Artifact Content
Not logged in

Artifact 3f85e3a3f0eb5c4c4a28c0f80f482d41ebd15bea:

Notes on how a multi-table SQL database is mapped into the storage engine.

We assume the storage engine supports key/value pairs where each key and
value is arbitrary binary data.  Keys are in lexicographical order.  In other
words, keys compare according to memcmp() and if one key is a prefix of the
other, the shorter key comes first.  A sample key comparison function is
the following:

   int key_compare(const void *key1, int n1, const void *key2, int n2){
     int c = memcmp(key1, key2, n1<n2 ? n1 : n2);
     if( c==0 ) c = n1 - n2;
     return c;

The key space is logically divided into "tables".  Each key begins with
a varint (in the new lexicographically-ordered unsigned varint format
described separately) that determines the table to which the key belongs.
Table 0 is used for metadata, such as the schema version number.  Table 1
is the SQLITE_MASTER table.  Tables 2 and greater are used for other
tables and indices in the schema.

After the table number, the rest of the key for each entry in a table or
index follows the key encoding documented separately.  The key encoding is
tricky since it must generate keys that sort in order using the key_compare()
function above.  Text is encoded using ucol_getSortKey()-style keys.  The
application-defined collating sequences have to supply a key-generator
function to accommodate this requirement.

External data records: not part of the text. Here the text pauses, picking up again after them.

$ cat config.mk
export PLATFORM = sky130hd
export DESIGN_NAME = seg_scan_capture
export DESIGN_NICKNAME = d
export VERILOG_FILES = /design/src/rtl/seg_scan_capture_pkg.sv /design/src/rtl/seg_scan_capture_glyph_dec.sv /design/src/rtl/seg_scan_capture.sv
export SDC_FILE = /design/constraint.sdc
export NUM_CORES = 1
export LEC_CHECK = 0
export BUFFER_PORTS_ARGS = -buffer_cell sky130_fd_sc_hd__clkbuf_2
export CORE_ASPECT_RATIO = 0.8
export CORE_MARGIN = 5
export CORE_UTILIZATION = 65
export DETAILED_ROUTE_END_ITERATION = 12
export PLACE_DENSITY = 0.85
export SLEW_MARGIN = 10
export SYNTH_ARGS = -nofsm -noshare
export SYNTH_HDL_FRONTEND = slang
export SYNTH_SLANG_ARGS = --single-unit
$ cat constraint.sdc
create_clock -name clk -period 10.89 [get_ports clk]
set_input_delay 1.089 -clock clk [delete_from_list [all_inputs] [get_ports clk]]
set_output_delay 1.089 -clock clk [all_outputs]
set_load 0.02 [all_outputs]
$ cat src/rtl/seg_scan_capture_pkg.sv
// seg_scan_capture_pkg: glyph encodings, digit codes and capture FSM states
package seg_scan_capture_pkg;
  localparam logic [6:0] SEG_0 = 7'h7E;
  localparam logic [6:0] SEG_1 = 7'h30;
  localparam logic [6:0] SEG_2 = 7'h6D;
  localparam logic [6:0] SEG_3 = 7'h79;
  localparam logic [6:0] SEG_4 = 7'h33;
  localparam logic [6:0] SEG_5 = 7'h5B;
  localparam logic [6:0] SEG_6 = 7'h5F;
  localparam logic [6:0] SEG_7 = 7'h70;
  localparam logic [6:0] SEG_8 = 7'h7F;
  localparam logic [6:0] SEG_9 = 7'h73;
  localparam logic [6:0] SEG_BLANK = 7'h00;
  localparam logic [3:0] CODE_BLANK = 4'hF;
  localparam logic [3:0] CODE_ERR = 4'hE;
  typedef enum logic [1:0] {IDLE, SETTLE, HOLD} state_t;
endpackage

$ cat src/rtl/seg_scan_capture_glyph_dec.sv
// seg_glyph_dec: inverse seven-segment decoder, pattern to digit code plus error flag
module seg_glyph_dec
  import seg_scan_capture_pkg::*;
(
  input  logic [6:0] seg,
  output logic [3:0] code,
  output logic       err
);
  always_comb begin
    err = 1'b0;
    case (seg)
      SEG_0:     code = 4'd0;
      SEG_1:     code = 4'd1;
      SEG_2:     code = 4'd2;
      SEG_3:     code = 4'd3;
      SEG_4:     code = 4'd4;
      SEG_5:     code = 4'd5;
      SEG_6:     code = 4'd6;
      SEG_7:     code = 4'd7;
      SEG_8:     code = 4'd8;
      SEG_9:     code = 4'd9;
      SEG_BLANK: code = CODE_BLANK;
      default: begin
        code = CODE_ERR;
        err  = 1'b1;
      end
    endcase
  end
endmodule

$ cat src/rtl/seg_scan_capture.sv
// seg_scan_capture: samples a multiplexed 6-digit 7-seg bus and rebuilds frames and value
module seg_scan_capture
  import seg_scan_capture_pkg::*;
#(
  parameter int SETTLE_CYC  = 16,
  parameter int TIMEOUT_CYC = 1000000
) (
  input  logic        clk,
  input  logic        rst,
  input  logic [6:0]  i_seg,
  input  logic        i_seg_dp,
  input  logic [5:0]  i_seg_enb,
  output logic [23:0] o_digits,
  output logic [5:0]  o_dp,
  output logic        o_frame_vld,
  output logic [5:0]  o_value,
  output logic        o_value_vld,
  output logic        o_glyph_err,
  output logic        o_enb_err,
  output logic        o_stale
);
  logic [6:0] seg_s1, seg_s2;
  logic dp_s1, dp_s2;
  logic [5:0] enb_s1, enb_s2;
  logic [13:0] prev;
  state_t state, state_nx;
  logic [31:0] cnt, cnt_nx, tcnt;
  logic [5:0] seen, seen_nx, stg_dp, dp_nx;
  logic [23:0] stg, stg_nx;
  logic [2:0] idx;
  logic blank, valid, changed, enb_chg, capture, done, gerr, vok;
  logic [3:0] code, d1, d0;
  logic [5:0] val;
  seg_glyph_dec u_dec (.seg(seg_s2), .code(code), .err(gerr));
  assign blank   = enb_s2 == 6'h3F;
  assign valid   = $onehot(~enb_s2);
  assign changed = {enb_s2, seg_s2, dp_s2} != prev;
  assign enb_chg = enb_s2 != prev[13:8];
  assign o_stale = tcnt == 32'(TIMEOUT_CYC);
  always_comb begin
    idx = '0;
    for (int i = 0; i < 6; i++) idx = enb_s2[i] ? idx : 3'(i);
  end
  always_comb begin
    state_nx = state;
    cnt_nx = cnt;
    capture = 1'b0;
    case (state)
      IDLE: if (valid) begin
        state_nx = SETTLE;
        cnt_nx = '0;
      end
      SETTLE:
        if (!valid) state_nx = IDLE;
        else if (changed) cnt_nx = '0;
        else if (cnt == 32'(SETTLE_CYC - 1)) begin
          capture = 1'b1;
          state_nx = HOLD;
        end else cnt_nx = cnt + 32'd1;
      HOLD: if (enb_chg) begin
        state_nx = valid ? SETTLE : IDLE;
        cnt_nx = '0;
      end
      default: state_nx = IDLE;
    endcase
  end
  // staging view including this cycle's capture, so completion sees the new digit
  always_comb begin
    stg_nx = stg;
    dp_nx = stg_dp;
    for (int i = 0; i < 6; i++)
      if (capture && idx == 3'(i)) begin
        stg_nx[4*i +: 4] = code;
        dp_nx[i] = dp_s2;
      end
  end
  assign seen_nx = capture ? seen | (6'b1 << idx) : seen;
  assign done = capture && &seen_nx;
  assign d1 = stg_nx[7:4];
  assign d0 = stg_nx[3:0];
  assign vok = d1 <= 4'd5 && d0 <= 4'd9;
  assign val = 6'(d1) * 6'd10 + 6'(d0);
  always_ff @(posedge clk) begin
    if (rst) begin
      seg_s1 <= '0;
      seg_s2 <= '0;
      dp_s1 <= 1'b0;
      dp_s2 <= 1'b0;
      enb_s1 <= '1;
      enb_s2 <= '1;
      prev <= {6'h3F, 8'h00};
      state <= IDLE;
      cnt <= '0;
      tcnt <= '0;
      seen <= '0;
      stg <= '1;
      stg_dp <= '0;
      o_digits <= '1;
      o_dp <= '0;
      o_frame_vld <= 1'b0;
      o_value <= '0;
      o_value_vld <= 1'b0;
      o_glyph_err <= 1'b0;
      o_enb_err <= 1'b0;
    end else begin
      seg_s1 <= i_seg;
      seg_s2 <= seg_s1;
      dp_s1 <= i_seg_dp;
      dp_s2 <= dp_s1;
      enb_s1 <= i_seg_enb;
      enb_s2 <= enb_s1;
      prev <= {enb_s2, seg_s2, dp_s2};
      state <= state_nx;
      cnt <= cnt_nx;
      tcnt <= capture ? '0 : o_stale ? tcnt : tcnt + 32'd1;
      seen <= done ? '0 : seen_nx;
      stg <= stg_nx;
      stg_dp <= dp_nx;
      o_frame_vld <= done;
      if (done) begin
        o_digits <= stg_nx;
        o_dp <= dp_nx;
        o_value_vld <= vok;
        if (vok) o_value <= val;
      end
      o_glyph_err <= o_glyph_err | (capture & gerr);
      o_enb_err <= o_enb_err | (!blank & !valid);
    end
  end
endmodule

Yosys cells after proc, flatten, opt, wreduce, memory -nomap -nowiden

Index checks and enable logic that the tools add are counted.

Input port bits: 16
Bits in registers: 184
Logic and storage cells: 125
Output and inout bits: 41

Muxes and demuxes: 37
Shifts and indexed selects: 1
Bitwise operators: 6
Magnitude comparators: 2
$add $sub $neg: 8
$mul: 1
Equal/unequal tests: 29
Reductions and logical operators: 21

Operator list:

| operator                                               | count |
|---|---|
| 2-to-1 mux 32 bit                                      | 5 |
| one-hot mux 32 bit (3 select lines)                    | 1 |
| adder 32 x 1 -> 32 bit (second input constant)         | 2 |
| equality test 7 bit (second input constant)            | 8 |
| one-hot mux 4 bit (11 select lines)                    | 1 |
| equality test 32 x 20 -> 1 bit (second input constant) | 1 |
| equality test 32 x 4 -> 1 bit (second input constant)  | 1 |
| 2-to-1 mux 4 bit                                       | 6 |
| equality test 7 x 6 -> 1 bit (second input constant)   | 2 |
| 2-to-1 mux 2 bit                                       | 7 |
| != test 14 bit                                         | 1 |
| 2-to-1 mux 1 bit                                       | 13 |
| OR reduction 11 bit                                    | 1 |
| != test 3 bit (second input constant)                  | 3 |
| logical AND 1 bit                                      | 8 |
| logical NOT 7 bit                                      | 1 |
| adder 1 x 1 -> 2 bit                                   | 3 |
| adder 6 x 4 -> 6 bit                                   | 1 |
| equality test 3 x 1 -> 1 bit (second input constant)   | 2 |
| equality test 3 x 2 -> 1 bit (second input constant)   | 2 |
| equality test 3 bit (second input constant)            | 2 |
| equality test 6 bit (second input constant)            | 1 |
| 2-to-1 mux 3 bit                                       | 2 |
| 2-to-1 mux 6 bit                                       | 1 |
| 24 further kinds                                       | 30 |

Depth between registers and ports, before layout

Word-level depth: 12
Mapped depth: 20
Depth with buffers taken out: 20

By module

A second synthesis with hierarchy kept.

Cells, all modules: 889
Area total of the unflattened synthesis: 8080.2 sq um

Modules (own cells, without submodules):

| module           | cells each | area each (sq um) | times used | seq. area each (sq um) |
|---|---|---|---|---|
| seg_scan_capture | 838        | 7697.4            | 1          | 3683.5 |
| seg_glyph_dec    | 51         | 382.9             | 1          | 0.0 |

Worst setup path after synthesis

Ideal clock, no wire load.

Path type: register to register
From: reg enb_s2[0]
To: reg o_value[5]
Path buffers: 1
Data required time: 10.803 ns
Arrival time: 4.611 ns
Clock period less this slack: 4.699 ns
Stages on the path, launching flop included: 20
Library setup time: 0.087 ns
Path slack: 6.191 ns
Path through: dfxtp_1 fa_1 inv_1 fa_1 ha_1 inv_1 fa_1 and4b_1 nand3_1 nor3_1 and2_0 clkbuf_1 mux2_2 ha_1 inv_1 fa_1 o41ai_1 o31ai_1 xnor2_1 o31ai_1

Longest elaborated chain between the ends: 12
Elaborated cells between the ends (all ways): 22
Those cells by class: add/sub: 4; mul: 1; order compare: 2; eq/ne: 2; mux: 6; bitwise: 1; reduce/logical: 6

RTL lines:

| what                                       | RTL line                | RTL |
|---|---|---|
| start: declaration                         | seg_scan_capture.sv:24  | `logic [5:0] enb_s1, enb_s2;` |
| start signal: assignment                   | seg_scan_capture.sv:111 | `enb_s2 <= enb_s1;` |
| NOT 6 bit                                  | seg_scan_capture.sv:36  | `assign valid = $onehot(~enb_s2);` |
| adder 1 x 1 -> 2 bit (implied by the code) | seg_scan_capture.sv:36  |  |
| adder 2 x 2 -> 3 bit (implied by the code) | seg_scan_capture.sv:36  |  |
| adder 3 x 2 -> 3 bit (implied by the code) | seg_scan_capture.sv:36  |  |
| equality test 3 x 1 -> 1 bit               | seg_scan_capture.sv:36  |  |
| 2-to-1 mux 1 bit *                         | seg_scan_capture.sv:54  | `if (!valid) state_nx = IDLE;` |
| 2-to-1 mux 1 bit *                         | seg_scan_capture.sv:48  | `case (state)` |
| logical AND 1 bit *                        | seg_scan_capture.sv:72  | `if (capture && idx == 3'(i)) begin` |
| 2-to-1 mux 4 bit *                         | seg_scan_capture.sv:72  |  |
| via d0[1]                                  | seg_scan_capture.sv:32  | `logic [3:0] code, d1, d0;` |
| less-or-equal comparator 4 bit             | seg_scan_capture.sv:81  | `assign vok = d1 <= 4'd5 && d0 <= 4'd9;` |
| logical AND 1 bit                          | seg_scan_capture.sv:81  |  |
| AND reduction 2 bit (no source line)       | -                       |  |
| end signal: assignment                     | seg_scan_capture.sv:124 | `if (vok) o_value <= val;` |
| end: declaration                           | seg_scan_capture.sv:16  | `output logic [5:0] o_value,` |

The timed path passes the listed nets; every way through them passes the cells marked *.
A chain may end at the register's enable or synchronous reset.

Worst setup path in the final report

From: reg enb_s2[1]
To: reg o_value[5]

Longest elaborated chain between the ends: 12
Elaborated cells between the ends (all ways): 31
Those cells by class: add/sub: 4; mul: 1; order compare: 2; eq/ne: 3; shift: 1; mux: 11; bitwise: 2; reduce/logical: 7

RTL lines:

| what                                       | RTL line |
|---|---|
| NOT 6 bit                                  | seg_scan_capture.sv:36 |
| adder 1 x 1 -> 2 bit (implied by the code) | seg_scan_capture.sv:36 |
| adder 2 x 2 -> 3 bit (implied by the code) | seg_scan_capture.sv:36 |
| adder 3 x 2 -> 3 bit (implied by the code) | seg_scan_capture.sv:36 |
| equality test 3 x 1 -> 1 bit               | seg_scan_capture.sv:36 |
| 2-to-1 mux 1 bit                           | seg_scan_capture.sv:54 |
| 2-to-1 mux 1 bit                           | seg_scan_capture.sv:48 |
| logical AND 1 bit *                        | seg_scan_capture.sv:72 |
| 2-to-1 mux 4 bit *                         | seg_scan_capture.sv:72 |
| via d0[1]                                  | seg_scan_capture.sv:32 |
| less-or-equal comparator 4 bit             | seg_scan_capture.sv:81 |
| logical AND 1 bit                          | seg_scan_capture.sv:81 |
| AND reduction 2 bit (no source line)       | - |

Marked as above.

==> impl_metrics.ini <==
[placement]
io_buffers = 56
pre_cts_slack_ps = 5780
place_hpwl_mm = 10.9
dp_cells = 1074
gp_congestion = 0.939

[routing]
drt-wirelength-per-cell_um = 14.4
wl_mm = 15.9
vias = 6231
drt_pre_antenna_iters = 7
wl_met1_mm = 7.84
vias_per_cell = 5.63
final_antenna_net_count = 0
drtIter0Drc = 479
wl_met2_mm = 7.08
drcViolationCount = 0
dr_wl_met3_um = 709
highest_layer = met4

[floorplan]
die_area_mm2 = 0.0148
initial_core_util_pct = 66.3
die_x_um = 135
die_h_um = 110
core_area_mm2 = 0.0122
row_count = 36
io_pins = 57

[setup_path]
crit_family = adder cells
crit_buf_inv = 3
cp_slowest_stage_delay_ps = 530
reg2reg_from = enb_s2[1]
r2r_slack_ps = 5720
crit_type = flip-flop to flip-flop
crit_fanout = 7
crit_start = enb_s2[1]
critPathArrivalTime_ps = 5520
crit_top_cell = fa_1
cp-end-kind = flip-flop
cp-start-kind = flip-flop
cp.required_ps = 11240
crit_path_top_delay_cell = fa_1
path_cells = fa_1 -> inv_1 -> fa_1 -> ha_1 -> inv_1 -> fa_1 -> and4b_1 -> nand3_1 -> nor3_1 -> and2_0 -> mux2_2 -> ha_1 -> inv_1 -> fa_1 -> o41ai_1 -> o31ai_1 -> xnor2_1 -> o31ai_1

[hold_path]
hp-start = enb_s1[2]
worstHoldPathType = flip-flop to flip-flop

[layout]
nets = 953
diodes = 0
nFillCells = 891
syn_to_final_growth_pct = 11.6
fin_cells = 1106
drive_gt1_share_pct = 14.0
multi_input_area_mm2 = 0.00414
seq_area_mm2 = 0.00368

[synth]
yosys_warnings = 0
synth.cell_area_mm2 = 0.00809
synthTopCellsByCount = dfxtp_1 (184), nor2_1 (124), nand2_1 (56), xnor2_1 (39), xor2_1 (38)
synth_seq_area_share_pct = 45.5
ys_top_cells_by_area = dfxtp_1 (46%), nor2_1 (5.8%), xnor2_1 (4.2%)
synth_edf_count = 0
synth.avg_cell_area_um2 = 9.13
async_flop_share_pct = 0
synthFlopType = dfxtp_1
synth_top_cell_area_share_pct = 45.5
synth_top_cell_by_area = dfxtp_1
syn_inst = 886
ys_ff_latch = 184
yosysMostFrequentCell = dfxtp_1
syn_nets = 917
synth.distinct_cells = 70

[timing]
rsz0062_at_grt = no
skew_ps = 7.40
slew_violations = 0
fmax_mhz = 193
tightest_slew_ps = 1090
tns_ps = 0
hold_viol = 0
min_period_ps = 5170
finalCritPeriodShare_pct = 47.5
setup_ws_ps = 5720
fin_hold_ws_ps = 414
setup_viol_count_final = 0
slew_headroom_pct = 26.5

[global_routing]
grt_pass1_wl_mm = 27.0
grt_max_degree = 84
antenna_found_initial = 0
track_usage_pct = 22.7
grt_pass1_vias = 5751
overflow = 0

[cts]
root_buffer = clkbuf_16
post_cts_buffers = 0
cts_made_buffers = 17
htreeDepth = 4
cts_hold_buf = 0
cts-resized-gates = 0
clock-sinks = 184
clk_path_buf_depth = 2
path_clk_slew_ps = 60
clock_latency_ps = 430
cts_tree = yes

[power]
power_density_mw_per_mm2 = 151
ir_drop_mv = 0.119
p_leak_nw = 3.41
power_mw = 1.37

[run]
cap_violations = 0

[outcome]
status = finished, final reports clean
metal layers:
metal	global-route usage, %	vias to the layer above
met5	0	-
met4	8.43	0
met3	6.27	28
met2	34.8	140
met1	30.9	2920
li1	-	3143
metrics by stage:
stage          utilization [%]  instance area [um^2]
2_1_floorplan                -                  8090
3_3_place_gp              69.1                  8440
3_5_place_dp              69.1                  8440
4_1_cts                   74.0                  9030
5_1_grt                   74.0                  9030
6_report                  74.0                  9030
final timing paths:
check	endpoint	cells after the start
max	o_value[5]	18
min	enb_s2[2]	1
max reg2reg	o_value[5]	18
min reg2reg	enb_s2[2]	1
placed cells by master (no fill, tap or decap), drive strengths merged, types with 4 or more instances in the layout:
| cell | instances |
|---|---|
| a211o | 21 |
| a211oi | 10 |
| a21oi | 19 |
| and2 | 5 |
| and3 | 13 |
| and4 | 12 |
| buf | 5 |
| clkbuf | 75 |
| dfxtp | 184 |
| fa | 4 |
| ha | 11 |
| inv | 32 |
| mux2 | 4 |
| mux2i | 23 |
| nand2 | 57 |
| nand2b | 24 |
| nand3 | 32 |
| nand4 | 28 |
| nor2 | 124 |
| nor2b | 28 |
| nor3 | 18 |
| nor4 | 21 |
| nor4b | 8 |
| o21a | 6 |
| o21ai | 10 |
| or2 | 24 |
| or3 | 13 |
| xnor2 | 41 |
| xor2 | 38 |
cell type report:
type | instances | share of cell area, %
Multi-Input combinational cell | 635 | 45.9
Sequential cell | 184 | 40.8
Clock buffer | 20 | 5.06
Timing Repair Buffer | 60 | 3.46
Tap cell | 171 | 2.37
Clock inverter | 12 | 1.47
Inverter | 24 | 0.998
power by group:
| part | switching, mW | total, mW | internal, mW | leakage [nW] |
|---|---|---|---|---|
| Sequential | 0.0105 | 0.693 | 0.682 | 1.49 |
| Combinational | 0.0404 | 0.0659 | 0.0254 | 1.62 |
| Clock | 0.273 | 0.610 | 0.337 | 0.294 |
cells by family (layout without fill, tap and decap cells):
| kind of cell | count (synthesis) | after routing | share of synthesized area [%] |
|---|---|---|---|
| buffers and inverters | 67 | 116 | 3.28 |
| AO/OA/AOI/OAI | 97 | 97 | 8.72 |
| adder cells (fa/ha/maj) | 15 | 15 | 2.69 |
| flip-flops | 184 | 184 | 45.5 |
| AND/OR/NAND/NOR | 417 | 417 | 27.6 |
| multiplexers | 27 | 27 | 3.45 |
| XOR/XNOR | 79 | 79 | 8.74 |
flip-flops by register name (all words and copies together), names as in the netlist, 7 cells and up:
signal / count
seg_s1: 7
prev: 14
o_digits: 24
seg_s2: 7
stg: 24
tcnt: 32
cnt: 32
worst register-to-register path, stage by stage (launching register included):
cell and delay [ps]:
dfxtp_1 390, fa_1 530, inv_1 50, fa_1 480, ha_1 130, inv_1 40
fa_1 480, and4b_1 270, nand3_1 100, nor3_1 430, and2_0 400, mux2_2 260
ha_1 180, inv_1 60, fa_1 450, o41ai_1 380, o31ai_1 140, xnor2_1 140
o31ai_1 180
No activity file was read; power rests on OpenSTA's default activity.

The data portion of each entry uses the separately documented data encoding
format.  The data encoding format is similar in concept to the encodings
used for both key and data in SQLite3.  There is a header that contains
data-types followed by the content.  The difference is that the serial
codes are simplified.  And there is a general-purpose extension mechanism.

In the SQLite3 format, both the key and data for an entry were readable.
But in this format, only the data portion is readable because the
ucol_getSortKey()-style encoding for text is not reversible.  Hence
any key content that needs to be accessible must be duplicated using the
data encoding in the data portion of the entry.  This means that index
content is stored twice - once for the key and once for the value.